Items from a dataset
BEGIN

<file path="src/design/aft_pkg.sv">
// Shared types and constants of the animation frame timer.
package aft_pkg;

	localparam int MAX_FRAMES_DEF = 256;
	localparam int FRAME_CAP      = 256;
	localparam int FRAME_W        = 8;
	localparam int COUNT_W        = 9;
	localparam int DUR_W          = 16;
	localparam int CFG_IDX_W      = 2;
	localparam logic [DUR_W-1:0] RESET_DURATION = 16'd100;

	typedef enum logic [CFG_IDX_W-1:0] {
		REG_FRAME_TOTAL      = 2'd0,
		REG_LOOP_ENABLE      = 2'd1,
		REG_DEFAULT_DURATION = 2'd2,
		REG_TABLE_ENABLE     = 2'd3
	} cfg_reg_t;

	typedef enum logic {
		CMD_ADVANCE = 1'b0,
		CMD_WRITE   = 1'b1
	} cmd_t;

	typedef struct packed {
		logic [COUNT_W-1:0] frame_total;
		logic               loop_enable;
		logic [DUR_W-1:0]   default_duration;
		logic               table_enable;
	} cfg_t;

	typedef enum logic [2:0] {
		ST_IDLE = 3'b001,
		ST_RUN  = 3'b010,
		ST_EMIT = 3'b100
	} state_t;

endpackage

</file>
<file path="src/design/aft_if.sv">
// Valid/ready channel interfaces for command beats and result beats.
interface aft_req_if;
	logic                          valid;
	logic                          ready;
	logic                          cmd;
	logic [aft_pkg::DUR_W-1:0]     delta_ms;
	logic [aft_pkg::FRAME_W-1:0]   entry_index;
	logic [aft_pkg::DUR_W-1:0]     entry_duration;

	modport source (output valid, cmd, delta_ms, entry_index, entry_duration, input ready);
	modport sink (input valid, cmd, delta_ms, entry_index, entry_duration, output ready);
endinterface

interface aft_rsp_if;
	logic                          valid;
	logic                          ready;
	logic [aft_pkg::FRAME_W-1:0]   frame_position;
	logic [aft_pkg::DUR_W-1:0]     time_in_frame;

	modport source (output valid, frame_position, time_in_frame, input ready);
	modport sink (input valid, frame_position, time_in_frame, output ready);
endinterface

</file>
<file path="src/design/aft_ctrl.sv">
// Sequencer: frame state, one frame step per cycle against the table, result register.
module aft_ctrl #(
	parameter int DEPTH = aft_pkg::FRAME_CAP,
	localparam int AW = (DEPTH > 1) ? $clog2(DEPTH) : 1
) (
	input  logic                      clk,
	input  logic                      arst_n,
	input  aft_pkg::cfg_t             cfg,
	aft_req_if.sink                   req,
	aft_rsp_if.source                 rsp,
	output logic                      wr_en,
	output logic [AW-1:0]             wr_addr,
	output logic [aft_pkg::DUR_W-1:0] wr_data,
	output logic [AW-1:0]             rd_addr,
	input  logic [aft_pkg::DUR_W-1:0] rd_data
);

	localparam logic [aft_pkg::COUNT_W-1:0] DEPTH_C = aft_pkg::COUNT_W'(DEPTH);

	aft_pkg::state_t state_q;

	logic [aft_pkg::FRAME_W-1:0] cf_q;
	logic [aft_pkg::DUR_W-1:0]   fe_q;
	logic [aft_pkg::DUR_W-1:0]   rem_q;
	logic                        inr_s1;
	logic                        out_valid_q;
	logic [aft_pkg::FRAME_W-1:0] out_frame_q;
	logic [aft_pkg::DUR_W-1:0]   out_time_q;

	logic                        acc;
	logic                        out_free;
	logic [aft_pkg::COUNT_W-1:0] eff_count;
	logic [aft_pkg::DUR_W-1:0]   dur_sel;
	logic [aft_pkg::DUR_W-1:0]   ms_to_end;
	logic [aft_pkg::DUR_W-1:0]   rem_next;
	logic                        step_over;
	logic [aft_pkg::COUNT_W-1:0] cf_inc;
	logic                        hold_last;
	logic [aft_pkg::FRAME_W-1:0] last_frame;
	logic [aft_pkg::FRAME_W-1:0] next_cf;
	logic [aft_pkg::FRAME_W-1:0] rd_frame;
	logic                        no_work;

	assign req.ready = (state_q == aft_pkg::ST_IDLE);
	assign acc       = req.valid && req.ready;
	assign out_free  = !out_valid_q || rsp.ready;

	assign eff_count = (cfg.frame_total > DEPTH_C) ? DEPTH_C : cfg.frame_total;
	assign no_work   = (eff_count <= aft_pkg::COUNT_W'(1)) || (req.delta_ms == '0);

	assign dur_sel = (cfg.table_enable && inr_s1 && (rd_data != '0)) ? rd_data
		: cfg.default_duration;
	assign ms_to_end = (fe_q < dur_sel) ? (dur_sel - fe_q) : '0;
	assign step_over = (rem_q >= ms_to_end);
	assign rem_next  = rem_q - ms_to_end;

	assign cf_inc     = {1'b0, cf_q} + aft_pkg::COUNT_W'(1);
	assign last_frame = aft_pkg::FRAME_W'(eff_count - aft_pkg::COUNT_W'(1));
	assign hold_last  = !(cf_inc < eff_count) && !cfg.loop_enable;

	always_comb begin
		priority if (cf_inc < eff_count) begin
			next_cf = cf_inc[aft_pkg::FRAME_W-1:0];
		end else if (cfg.loop_enable) begin
			next_cf = '0;
		end else begin
			next_cf = last_frame;
		end
	end

	// next frame's duration is fetched while this one is stepped
	assign rd_frame = (state_q == aft_pkg::ST_RUN) ? next_cf : cf_q;
	assign rd_addr  = rd_frame[AW-1:0];

	always_ff @(posedge clk) begin
		inr_s1 <= ({1'b0, rd_frame} < DEPTH_C);
	end

	assign wr_en   = acc && (req.cmd == aft_pkg::CMD_WRITE)
		&& ({1'b0, req.entry_index} < DEPTH_C);
	assign wr_addr = req.entry_index[AW-1:0];
	assign wr_data = req.entry_duration;

	always_ff @(posedge clk or negedge arst_n) begin
		if (!arst_n) begin
			state_q <= aft_pkg::ST_IDLE;
			cf_q    <= '0;
			fe_q    <= '0;
		end else begin
			unique case (state_q)
				aft_pkg::ST_IDLE: begin
					if (acc) begin
						if (req.cmd == aft_pkg::CMD_WRITE || no_work) begin
							state_q <= aft_pkg::ST_EMIT;
						end else begin
							state_q <= aft_pkg::ST_RUN;
						end
					end
				end
				aft_pkg::ST_RUN: begin
					priority if (dur_sel == '0) begin
						state_q <= aft_pkg::ST_EMIT;
					end else if (!step_over) begin
						fe_q    <= fe_q + rem_q;
						state_q <= aft_pkg::ST_EMIT;
					end else if (hold_last) begin
						cf_q    <= last_frame;
						fe_q    <= dur_sel - aft_pkg::DUR_W'(1);
						state_q <= aft_pkg::ST_EMIT;
					end else begin
						cf_q <= next_cf;
						fe_q <= '0;
						if (rem_next == '0) begin
							state_q <= aft_pkg::ST_EMIT;
						end
					end
				end
				aft_pkg::ST_EMIT: begin
					if (out_free) begin
						state_q <= aft_pkg::ST_IDLE;
					end
				end
				default: state_q <= aft_pkg::ST_IDLE;
			endcase
		end
	end

	always_ff @(posedge clk) begin
		if (state_q == aft_pkg::ST_IDLE && acc) begin
			rem_q <= req.delta_ms;
		end else if (state_q == aft_pkg::ST_RUN) begin
			rem_q <= rem_next;
		end
	end

	always_ff @(posedge clk or negedge arst_n) begin
		if (!arst_n) begin
			out_valid_q <= 1'b0;
		end else if (state_q == aft_pkg::ST_EMIT && out_free) begin
			out_valid_q <= 1'b1;
		end else if (rsp.ready) begin
			out_valid_q <= 1'b0;
		end
	end

	always_ff @(posedge clk) begin
		if (state_q == aft_pkg::ST_EMIT && out_free) begin
			out_frame_q <= cf_q;
			out_time_q  <= fe_q;
		end
	end

	assign rsp.valid          = out_valid_q;
	assign rsp.frame_position = out_frame_q;
	assign rsp.time_in_frame  = out_time_q;

endmodule

</file>
<file path="src/flat_wrapper.sv">
// flat-port wrapper written by rule: the top's interface ports become plain ports
module aft_ctrl_flat 
#(
	parameter int DEPTH = aft_pkg::FRAME_CAP,
	localparam int AW = (DEPTH > 1) ? $clog2(DEPTH) : 1
)
  (clk, arst_n, cfg, wr_en, wr_addr, wr_data, rd_addr, rd_data, req_valid, req_cmd, req_delta_ms, req_entry_index, req_entry_duration, req_ready, rsp_valid, rsp_frame_position, rsp_time_in_frame, rsp_ready);
  aft_req_if req_i ();
  aft_rsp_if rsp_i ();
  input  logic clk;
  input  logic arst_n;
  input  aft_pkg::cfg_t cfg;
  output logic wr_en;
  output logic [AW-1:0] wr_addr;
  output logic [aft_pkg::DUR_W-1:0] wr_data;
  output logic [AW-1:0] rd_addr;
  input  logic [aft_pkg::DUR_W-1:0] rd_data;
  input wire logic [$bits(req_i.valid)-1:0] req_valid;
  input wire logic [$bits(req_i.cmd)-1:0] req_cmd;
  input wire logic [$bits(req_i.delta_ms)-1:0] req_delta_ms;
  input wire logic [$bits(req_i.entry_index)-1:0] req_entry_index;
  input wire logic [$bits(req_i.entry_duration)-1:0] req_entry_duration;
  output wire logic [$bits(req_i.ready)-1:0] req_ready;
  output wire logic [$bits(rsp_i.valid)-1:0] rsp_valid;
  output wire logic [$bits(rsp_i.frame_position)-1:0] rsp_frame_position;
  output wire logic [$bits(rsp_i.time_in_frame)-1:0] rsp_time_in_frame;
  input wire logic [$bits(rsp_i.ready)-1:0] rsp_ready;
  assign req_i.valid = req_valid;
  assign req_i.cmd = req_cmd;
  assign req_i.delta_ms = req_delta_ms;
  assign req_i.entry_index = req_entry_index;
  assign req_i.entry_duration = req_entry_duration;
  assign req_ready = req_i.ready;
  assign rsp_valid = rsp_i.valid;
  assign rsp_frame_position = rsp_i.frame_position;
  assign rsp_time_in_frame = rsp_i.time_in_frame;
  assign rsp_i.ready = rsp_ready;
  aft_ctrl #(.DEPTH(DEPTH)) u_core (.clk(clk), .arst_n(arst_n), .cfg(cfg), .req(req_i), .rsp(rsp_i), .wr_en(wr_en), .wr_addr(wr_addr), .wr_data(wr_data), .rd_addr(rd_addr), .rd_data(rd_data));
endmodule
</file>
<file path="config.mk">
export PLATFORM = sky130hd
export DESIGN_NAME = aft_ctrl_flat
export DESIGN_NICKNAME = d
export VERILOG_FILES = /design/src/design/aft_pkg.sv /design/src/design/aft_if.sv /design/src/design/aft_ctrl.sv /design/src/flat_wrapper.sv
export SDC_FILE = /design/constraint.sdc
export NUM_CORES = 1
export LEC_CHECK = 0
export ABC_AREA = 0
export BUFFER_PORTS_ARGS = -buffer_cell sky130_fd_sc_hd__buf_2
export CORE_UTILIZATION = 35
export CTS_BUF_LIST = sky130_fd_sc_hd__clkbuf_8
export DETAILED_ROUTE_END_ITERATION = 8
export MAX_ROUTING_LAYER = met4
export PLACE_DENSITY = 0.64
export SYNTH_ARGS = -nofsm -noshare
export SYNTH_HDL_FRONTEND = slang
export SYNTH_SLANG_ARGS = --single-unit
export TNS_END_PERCENT = 5
</file>
<file path="constraint.sdc">
create_clock -name clk -period 14.95 [get_ports clk]
set_clock_uncertainty 0.1 [all_clocks]
set_input_delay 2.99 -clock clk [delete_from_list [all_inputs] [get_ports clk]]
set_output_delay 2.99 -clock clk [all_outputs]
set_load 0.1 [all_outputs]
</file>
==> results.py, run 1 <==
metrics = {
    "outcome": {
        "status": "completed",
    },
    "detailed_routing": {
        "routed_wl_um": 18060,
        "drtAntennaViolNets": 0,
        "viasPerCell": 5.465,
        "drtIter0Drc": 506,
        "routedWlPerCell_um": 16.37,
        "vias": 6028,
        "drc_errors": 0,
        "firstDrtPassIters": 5,
    },
    "critical_path": {
        "path_max_fanout": 24,
        "crit_type": "input pin to flip-flop",
        "timing.rr.end": "u_core.cf_q[4]",
        "reg2reg_depth": 21,
        "cpPeakStageDelay_ns": 0.81,
        "crit_path_end_kind": "flip-flop",
        "required_ns": 15.10,
        "r2r_start": "u_core.fe_q[0]",
        "critPathLaunchType": "input pin",
        "r2r_slack_ns": 8.35,
        "arrival_ns": 11.01,
        "crit_slowest_cell": "a21oi_1",
    },
    "placed_design": {
        "dpl.hpwl_um": 14670,
        "port_buffers": 98,
        "dp_slack_ns": 3.796,
        "gp_congestion": 0.9829,
        "dpl_cell_area_um2": 7202,
    },
    "sta": {
        "rsz0062_at_grt": "false",
        "slew_headroom_pct": 23.21,
        "setup_viol": 0,
        "max_freq_ghz": 0.09212,
        "fin_crit_sh_pct": 72.61,
        "period_minus_slack_ns": 10.86,
        "setup_ws_ns": 4.094,
        "hold_viol_final": 0,
        "tns_ns": 0,
        "hold_ws_ns": 0.3905,
        "slew_violations": 0,
        "worst_pin_slew_ns": 1.144,
    },
    "yosys": {
        "synth.avg_cell_area_um2": 8.364,
        "synth.area.top_cells": "edfxtp_1 (18%), ha_1 (11%), dfrtp_1 (10%), nand2_1 (5.5%), o21ai_0 (3.7%)",
        "seq_area_frac_synth_pct": 28.33,
        "syn-num-nets": 953,
        "synthArstFlopShare_pct": 41.18,
        "synth_edf_count": 40,
        "synth.top_cell.area_share_pct": 17.88,
        "ys_seq_elements": 68,
        "ys_types": 76,
        "yosys_warnings": 0,
        "netlist_area_um2": 6716,
        "ys.flop_type": "edfxtp_1",
        "synth_cells": 803,
        "synth.largest_area_cell": "edfxtp_1",
    },
    "pwr": {
        "p_total_mw": 1.958,
        "pwr-share-clk_pct": 8.3,
        "p_comb_share_pct": 72.2,
        "p_sw_mw": 1.045,
        "leakagePower_nw": 3.129,
        "power_density_nw_per_um2": 264.3,
        "vdd_drop_max_v": 0.0001591,
        "seqPwrFrac_pct": 19.5,
        "sw_frac_of_total_pct": 53.40,
        "p_int_mw": 0.9123,
    },
    "die": {
        "fp.coreArea_um2": 18770,
        "die_x_um": 140.5,
        "start_util_pct": 35.79,
        "fp.dieArea_um2": 19750,
        "boundaryPins": 147,
        "row_count": 50,
        "die_y_um": 140.5,
    },
    "cts": {
        "clockBufferDepth": 2,
        "insertion_delay_ns": 0.37,
        "cts-root-buf": "clkbuf_8",
        "cts_tree": "yes",
        "clkSinkCount": 68,
        "cts_buffers": 9,
        "post-cts-setup-buffers": 0,
        "ctsHoldBuffers": 0,
        "postCtsResizedCells": 0,
        "htree_levels": 3,
        "clk_pin_slew_ns": 0.08,
    },
    "layout": {
        "design_area_um2": 7408,
        "diodes": 0,
        "final_cell_mix": "nand2_1 (99), buf_2 (98), nor2_1 (59), ha_1 (59), o21ai_0 (49)",
        "fillers": 1934,
        "nets": 1014,
        "final_common_cell": "nand2_1",
        "syn2layout_area_growth_pct": 10.30,
        "drive_gt1_share_pct": 16.34,
    },
    "worst_hold_path": {
        "whs_path_depth": 0,
        "hp-class": "flip-flop to flip-flop",
        "min_from": "u_core.fe_q[10]",
        "min_to": "u_core.rsp.time_in_frame[10]",
    },
    "global_routing": {
        "grt_max_degree": 30,
        "grt_util_all_layers_pct": 19.24,
        "antenna_found_initial": 0,
        "grt_pass1_vias": 5568,
        "grt_overflow_total": 0,
        "grt_first_pass_wirelength_um": 28920,
    },
    "job": {
        "max-cap-violations": 0,
    },
}
## cells in the mapped netlist, types with 8 or more instances
master / count
nand2_1: 99
ha_1: 59
nor2_1: 59
o21ai_0: 49
a21oi_1: 48
inv_1: 41
edfxtp_1: 40
nand3_1: 30
dfrtp_1: 27
xnor2_1: 27
buf_4: 25
xor2_1: 23
nor3_1: 19
a21o_1: 17
a31oi_1: 17
clkbuf_1: 17
nand2b_1: 11
or3_1: 11
a211oi_1: 10
mux2_2: 10
nor4_1: 10
nand3b_1: 9
nor2b_1: 9
o21a_1: 9
o31ai_1: 8
## layer usage
layer | GRT usage, % | vias to the layer above | share of wire (%)
li1 | - | 3045 | -
met1 | 25.60 | 2789 | 48
met2 | 30.53 | 176 | 46
met3 | 2.906 | 18 | 4.6
met4 | 4.920 | 0 | 1.4
met5 | - | - | 0
## worst max-delay path: cells and delay by family
family	cells	cell delay, ns
AOI/OAI and AO/OA	12	3.89
adders and majority gates	4	1.26
buffers and inverters	2	0.16
muxes	2	0.64
and+or+nand+nor	6	2.06
## cell families (layout without fill, tap and decap cells)
group	after synthesis	in the layout	synth area share (%)
adder cells (fa/ha/maj)	62	62	11.89
buffers and inverters	91	157	6.893
XOR/XNOR	50	50	6.520
AO/OA/AOI/OAI	213	213	20.85
flip-flops	68	68	28.33
AND/OR/NAND/NOR	298	298	21.93
multiplexers	21	21	3.595
## registers in the layout, indices dropped and copies added, names as in the netlist
signal / count
u_core.cf_q: 8
u_core.fe_q: 16
u_core.rem_q: 16
u_core.rsp.frame_position: 8
u_core.rsp.time_in_frame: 16
u_core.rsp.valid: 1
u_core.state_q: 3
## stage by stage
| stage | util (%) | std cells |
|---|---|---|
| 6_report | 39.47 | 1103 |
| 5_1_grt | 39.47 | 1103 |
| 4_1_cts | 39.47 | 1103 |
| 3_5_place_dp | 38.37 | 1087 |
| 3_3_place_gp | 38.37 | 1087 |
| 2_1_floorplan | - | 803 |
## layout make-up
class	instances	area, um2	area share [%]
Multi-Input combinational cell	644	4350	58.72
Tap cell	234	292.8	3.952
Timing Repair Buffer	99	498.0	6.722
Clock buffer	9	123.9	1.672
Inverter	42	157.7	2.128
Sequential cell	68	1903	25.69
Clock inverter	7	82.58	1.115
## power by group through the flow
stage | clock network (mW) | registers (mW) | logic (mW)
after CTS | 0.166 | 0.381 | 1.40
after global placement | 0 | 0.385 | 1.39
final | 0.162 | 0.382 | 1.41
after floorplan | 0 | 0.424 | 1.09
after detailed placement | 0 | 0.385 | 1.39
after global routing | 0.174 | 0.392 | 1.56
## how the worst max path moves through the flow
stage                start        endpoint  slack (ns)
3_5_place_dp   rd_data[14]  u_core.cf_q[6]        3.80
4_1_cts        rd_data[14]  u_core.cf_q[6]        4.17
6_report       rd_data[14]  u_core.cf_q[4]        4.09
5_1_grt        rd_data[14]  u_core.cf_q[6]        3.60
2_1_floorplan      cfg[23]      rd_addr[1]        4.33
3_3_place_gp   rd_data[14]  u_core.cf_q[4]        3.93
No activity file was read; power rests on OpenSTA's default activity.
==> inputs of run 2 (changes only) <==
PLACE_DENSITY = 0.66   (was 0.64)
clock period = 9.5 ns   (was 14.95 ns; I/O delays follow)
==> results.py, run 2 (synthesis gave the netlist of run 1 again) <==
metrics = {
    "die": {
        "start_util_pct": 35.79,
        "die_x_um": 140.5,
        "row_count": 50,
        "boundaryPins": 147,
        "fp.coreArea_um2": 18770,
        "die_y_um": 140.5,
        "fp.dieArea_um2": 19750,
    },
    "placed_design": {
        "dpl.hpwl_um": 14890,
        "port_buffers": 98,
        "gp_congestion": 0.9930,
        "dp_slack_ns": 0.4557,
        "dpl_cell_area_um2": 7217,
    },
    "critical_path": {
        "required_ns": 9.66,
        "crit_type": "input pin to flip-flop",
        "path_max_fanout": 17,
        "crit_path_end_kind": "flip-flop",
        "critPathLaunchType": "input pin",
        "arrival_ns": 8.88,
        "reg2reg_depth": 21,
    },
    "global_routing": {
        "grt_overflow_total": 0,
        "grt_pass1_vias": 5713,
        "antenna_found_initial": 0,
        "grt_first_pass_wirelength_um": 29880,
        "grt_max_degree": 30,
        "grt_util_all_layers_pct": 19.79,
    },
    "cts": {
        "insertion_delay_ns": 0.38,
        "htree_levels": 3,
        "postCtsResizedCells": 0,
        "clockBufferDepth": 2,
        "clk_pin_slew_ns": 0.08,
        "post-cts-setup-buffers": 0,
        "ctsHoldBuffers": 0,
        "cts_buffers": 9,
        "cts_tree": "yes",
        "cts-root-buf": "clkbuf_8",
        "clkSinkCount": 68,
    },
    "worst_hold_path": {
        "hp-class": "flip-flop to flip-flop",
        "whs_path_depth": 0,
    },
    "sta": {
        "worst_pin_slew_ns": 1.187,
        "period_minus_slack_ns": 8.716,
        "tns_ns": 0,
        "setup_viol": 0,
        "max_freq_ghz": 0.1147,
        "hold_viol_final": 0,
        "slew_headroom_pct": 20.31,
        "rsz0062_at_grt": "false",
        "slew_violations": 0,
        "fin_crit_sh_pct": 91.75,
        "setup_ws_ns": 0.7839,
    },
    "pwr": {
        "leakagePower_nw": 3.150,
        "vdd_drop_max_v": 0.0001941,
        "power_density_nw_per_um2": 419.7,
        "p_total_mw": 3.122,
    },
    "layout": {
        "diodes": 0,
        "fillers": 1916,
        "nets": 1016,
        "final_common_cell": "nand2_1",
        "design_area_um2": 7440,
        "drive_gt1_share_pct": 16.53,
        "final_cell_mix": "nand2_1 (99), buf_2 (98), nor2_1 (59), ha_1 (59), o21ai_0 (49)",
        "syn2layout_area_growth_pct": 10.77,
    },
    "detailed_routing": {
        "routed_wl_um": 18560,
        "vias": 6161,
        "drtAntennaViolNets": 0,
        "firstDrtPassIters": 8,
        "drtIter0Drc": 449,
        "routedWlPerCell_um": 16.80,
        "viasPerCell": 5.576,
        "drc_errors": 0,
    },
    "job": {
        "max-cap-violations": 0,
    },
    "outcome": {
        "status": "completed",
    },
}
run 2: cell types whose count changed in the layout (fill, tap and decap cells not counted), sizes merged:
cell      change
inv           -3
clkinv        +3
buf           +2
bufinv        +1
clkinvlp      -1
run 2: critical path, cell delays in order:
cell and delay [ns]:
buf_2 0.12, or4_1 0.58, or4_4 0.51, o21ai_4 0.30, mux2i_1 0.19, ha_1 0.25
fa_1 0.40, nand2b_1 0.19, a21boi_0 0.20, o21ai_0 0.16, a21o_1 0.22, a21o_1 0.16
and2_1 0.20, a21oi_1 0.20, nor2b_1 0.19, ha_1 0.18, inv_1 0.05, fa_1 0.41
a211oi_1 0.35, o21ba_1 0.20, o21ai_1 0.12, a211o_1 0.33, a311o_1 0.37, o21a_1 0.35
nand2_1 0.36, mux2_2 0.37
run 2: path summary, 6_finish.rpt:
| path | from | endpoint | slack (ns) |
|---|---|---|---|
| worst min-delay path | u_core.fe_q[10] | u_core.rsp.time_in_frame[10] | 0.39 |
| worst min register to register | u_core.fe_q[10] | u_core.rsp.time_in_frame[10] | 0.39 |
| max in group asynchronous | arst_n | u_core.cf_q[1] | 7.39 |
| worst max-delay path | rd_data[1] | u_core.cf_q[4] | 0.78 |
| worst max register to register | u_core.fe_q[0] | u_core.cf_q[4] | 3.57 |
| min in group asynchronous | arst_n | u_core.fe_q[7] | 1.46 |
run 2: final cells by class:
| type | instances | area [um2] | area share (%) |
|---|---|---|---|
| multi-input cells | 644 | 4350 | 58.48 |
| flip-flops and latches | 68 | 1903 | 25.58 |
| repair buffers | 101 | 513.0 | 6.895 |
| well taps | 234 | 292.8 | 3.935 |
| inverters | 42 | 157.7 | 2.119 |
| clock buffers | 9 | 123.9 | 1.665 |
| clock inverters | 7 | 98.84 | 1.329 |
run 2: through the flow:
| stage | utilization, % | hold slack (ns) | instances |
|---|---|---|---|
| after floorplan | - | 0.3506 | 803 |
| after global placement | 38.45 | 0.3694 | 1089 |
| after detailed placement | 38.45 | 0.3749 | 1089 |
| after CTS | 39.64 | 0.3936 | 1105 |
| after global routing | 39.64 | 0.4166 | 1105 |
| final | 39.64 | 0.3914 | 1105 |
run 2: where the power goes:
group	internal, mW	switching, mW
Clock	0.149	0.127
Combinational	0.827	1.41
Sequential	0.487	0.122
Total	1.46	1.66
run 2: metal layers:
metal | part of all wire [%] | GRT usage [%] | up-vias
met1 | 46 | 26.33 | 2885
met4 | 2.0 | 6.579 | 0
li1 | - | - | 3060
met3 | 4.9 | 2.564 | 26
met5 | 0 | - | -
met2 | 47 | 31.03 | 190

END

### [Your goal]
Exactly as written, copy the lines from the one containing "(ns) | instances |" to the end of the entries, both ends included.

### [Response below]
| stage | utilization, % | hold slack (ns) | instances |
|---|---|---|---|
| after floorplan | - | 0.3506 | 803 |
| after global placement | 38.45 | 0.3694 | 1089 |
| after detailed placement | 38.45 | 0.3749 | 1089 |
| after CTS | 39.64 | 0.3936 | 1105 |
| after global routing | 39.64 | 0.4166 | 1105 |
| final | 39.64 | 0.3914 | 1105 |
run 2: where the power goes:
group	internal, mW	switching, mW
Clock	0.149	0.127
Combinational	0.827	1.41
Sequential	0.487	0.122
Total	1.46	1.66
run 2: metal layers:
metal | part of all wire [%] | GRT usage [%] | up-vias
met1 | 46 | 26.33 | 2885
met4 | 2.0 | 6.579 | 0
li1 | - | - | 3060
met3 | 4.9 | 2.564 | 26
met5 | 0 | - | -
met2 | 47 | 31.03 | 190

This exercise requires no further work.